In many respects, of course, VILT is similar to in-person training. There’s a similar learner-instructor ratio, and the concept of breaking out into groups and discussing specific topics works for virtual as well as in person. Almost all of the platforms handle break-out groups well. But to be successful, the transition to virtual training must involve more than simply delivering existing courses over Zoom.
Biggest Problems When Adopting VILT
As companies rushed to convert their instructional programs from ILT to VILT, the biggest problems we’ve seen have been when courses weren’t restructured. You can’t take a one-day, in-person course and put it online. The courses need to have shorter touchpoints, with the learning broken up into two or three 90-minute sessions. They need additional interactivity. There’s a lot of research happening right now about how many interactions are ideal when delivering virtual training. But there’s no doubt that it has to be significantly higher to maintain the same levels of engagement.
What Has to Change with VILT?
What’s been the biggest change? The instructor can’t do it on their own anymore. Companies that have handled the transition to VILT particularly well have added a new role, a virtual session producer who provides administrative support or acts as a facilitator. When the instructor isn’t worrying about the technology or getting participants organized into break-out groups, they’re better able to focus on delivering great content and building connections with the learners.
What Else Can Help Deliver VILT Success?
- Assign some preliminary online learning before a VILT session. This gets learners started thinking about the course, and gives them a preview of the topics covered so that conversations – which can often be hard to start online – happen more naturally.
- Build interactive tools such as polling questions and chats into the course content. These help learners engage with the material and spark opportunities for discussion.
- Include immersive learning in your VILT course. With virtual reality technology, learners can immerse themselves in an artificial environment, giving them a chance to interact with virtual objects, devices, or characters. Another option is augmented reality, which places virtual objects in real-world space, again giving learners a chance to explore objects and devices. And finally, video learning places learners at the heart of a 360° video, which they can control using their mouse, touchpad or finger.
- Use experiential learning approaches so that learners have an opportunity to practice and apply what they’ve learned. Small groups of learners might practice interviewing techniques, for example, or they might try different sales approaches in a safe learning environment.
- Create a library of recorded supporting materials or exercises and use these alongside live sessions, so that learners can revisit and review specific topics as needed.
- Develop an online community for learners, where they can share insights and give feedback.
- Encourage peer-to-peer learning, where students can become teachers.

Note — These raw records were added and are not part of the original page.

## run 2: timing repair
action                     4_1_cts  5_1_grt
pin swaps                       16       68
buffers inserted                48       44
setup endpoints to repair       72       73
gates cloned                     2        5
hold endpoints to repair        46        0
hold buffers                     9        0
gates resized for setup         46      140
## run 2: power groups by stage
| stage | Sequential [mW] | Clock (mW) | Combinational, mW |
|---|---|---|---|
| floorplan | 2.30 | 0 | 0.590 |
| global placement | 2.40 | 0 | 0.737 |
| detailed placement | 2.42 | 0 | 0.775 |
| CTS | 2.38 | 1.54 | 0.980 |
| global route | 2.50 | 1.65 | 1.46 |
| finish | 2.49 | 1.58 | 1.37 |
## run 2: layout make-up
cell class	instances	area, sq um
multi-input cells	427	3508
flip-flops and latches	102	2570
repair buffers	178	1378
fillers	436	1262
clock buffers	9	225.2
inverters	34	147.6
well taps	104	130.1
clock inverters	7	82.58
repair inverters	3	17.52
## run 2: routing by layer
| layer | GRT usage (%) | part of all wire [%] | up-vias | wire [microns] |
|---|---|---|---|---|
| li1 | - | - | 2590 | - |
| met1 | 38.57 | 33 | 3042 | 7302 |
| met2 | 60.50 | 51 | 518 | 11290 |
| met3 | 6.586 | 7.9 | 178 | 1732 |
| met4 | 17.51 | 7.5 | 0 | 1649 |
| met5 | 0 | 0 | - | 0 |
--- config.mk ---
export PLATFORM = sky130hd
export DESIGN_NAME = cswc_top
export DESIGN_NICKNAME = d
export VERILOG_FILES = /design/src/verilog/cswc_pkg.sv /design/src/verilog/cswc_sync.sv /design/src/verilog/cswc_top.sv
export SDC_FILE = /design/constraint.sdc
export NUM_CORES = 1
export LEC_CHECK = 0
export BUFFER_PORTS_ARGS = -buffer_cell sky130_fd_sc_hd__buf_2
export CAP_MARGIN = 0
export CORE_AREA = 2 2 91 114
export DETAILED_ROUTE_END_ITERATION = 8
export DIE_AREA = 0 0 93 116
export PLACE_DENSITY = 0.59
export SLEW_MARGIN = 25
export SYNTH_ARGS = -nofsm -noshare
export SYNTH_HDL_FRONTEND = slang
export SYNTH_SLANG_ARGS = --single-unit
--- constraint.sdc ---
create_clock -name clk_i -period 3.59 [get_ports clk_i]
set_input_delay 0.1795 -clock clk_i [delete_from_list [all_inputs] [get_ports clk_i]]
set_output_delay 0.1795 -clock clk_i [all_outputs]
set_load 0.02 [all_outputs]
--- src/verilog/cswc_pkg.sv ---
package cswc_pkg;

  localparam int unsigned DW       = 32;
  localparam int unsigned AW       = 4;
  localparam int unsigned REG_W    = 16;
  localparam int unsigned FLD_W    = 4;
  localparam int unsigned NUM_CS   = 4;
  localparam int unsigned CS_W     = 2;

  // Register byte offsets
  localparam logic [AW-1:0] OFS_WCTL = 4'h0;
  localparam logic [AW-1:0] OFS_DSW  = 4'h4;
  localparam logic [AW-1:0] OFS_STAT = 4'h8;

  // Field positions inside the wait control word
  localparam int unsigned CS3_LSB  = 12;
  localparam int unsigned CS3_MSB  = 15;
  localparam int unsigned CS2_LSB  = 8;
  localparam int unsigned CS2_MSB  = 11;
  localparam int unsigned CS1_LSB  = 4;
  localparam int unsigned CS1_MSB  = 7;
  localparam int unsigned CS0_LSB  = 0;
  localparam int unsigned CS0_MSB  = 3;

  // Status word layout
  localparam int unsigned ST_CNT_LSB  = 0;
  localparam int unsigned ST_EXTW_BIT = 4;
  localparam int unsigned ST_DMA_BIT  = 5;
  localparam int unsigned ST_CS_LSB   = 6;
  localparam int unsigned ST_BUSY_BIT = 8;

  // Reset values and wait count constants
  localparam logic [REG_W-1:0] WCTL_RST = 16'hffff;
  localparam logic [FLD_W-1:0] DSW_RST  = 4'hf;
  localparam logic [FLD_W-1:0] WAIT_NONE = 4'h0;
  localparam logic [FLD_W-1:0] WAIT_ONE  = 4'h1;

  // Access sequencer states, Gray along idle-setup-wait-last
  typedef enum logic [2:0] {
    CSWC_IDLE  = 3'h0,
    CSWC_SETUP = 3'h1,
    CSWC_WAIT  = 3'h3,
    CSWC_LAST  = 3'h2,
    CSWC_EXTW  = 3'h6
  } cswc_state_e;

endpackage : cswc_pkg

--- src/verilog/cswc_sync.sv ---
`timescale 1ns/100ps
module cswc_sync (
  input  wire logic clk_i,
  input  wire logic rst_i,
  input  wire logic ce_i,
  input  wire logic async_i,
  output logic      level_o
);
  logic s1_q;
  logic s2_q;
  logic s3_q;

  // Three stages; level follows once the last two agree
  always_ff @(posedge clk_i) begin
    if (rst_i) begin
      s1_q    <= 1'b0;
      s2_q    <= 1'b0;
      s3_q    <= 1'b0;
      level_o <= 1'b0;
    end else if (ce_i) begin
      s1_q <= async_i;
      s2_q <= s1_q;
      s3_q <= s2_q;
      if (s2_q == s3_q) begin
        level_o <= s3_q;
      end
    end
  end
endmodule : cswc_sync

Is Virtual Training Here to Stay?
In spite of all the recent changes, there’s still a desire for in-person training, and as restrictions ease, some organizations are going to gravitate back, at least partially, to in-person training. There are always going to be certain topics that just don’t lend themselves well to virtual training. It seems clear, however, that virtual training is here to stay, especially since many organizations are continuing to work remotely, or are offering employees the flexibility to work from home if they choose. These approaches will ensure your virtual training is successful and delivers the results your employees – and your company – are looking for.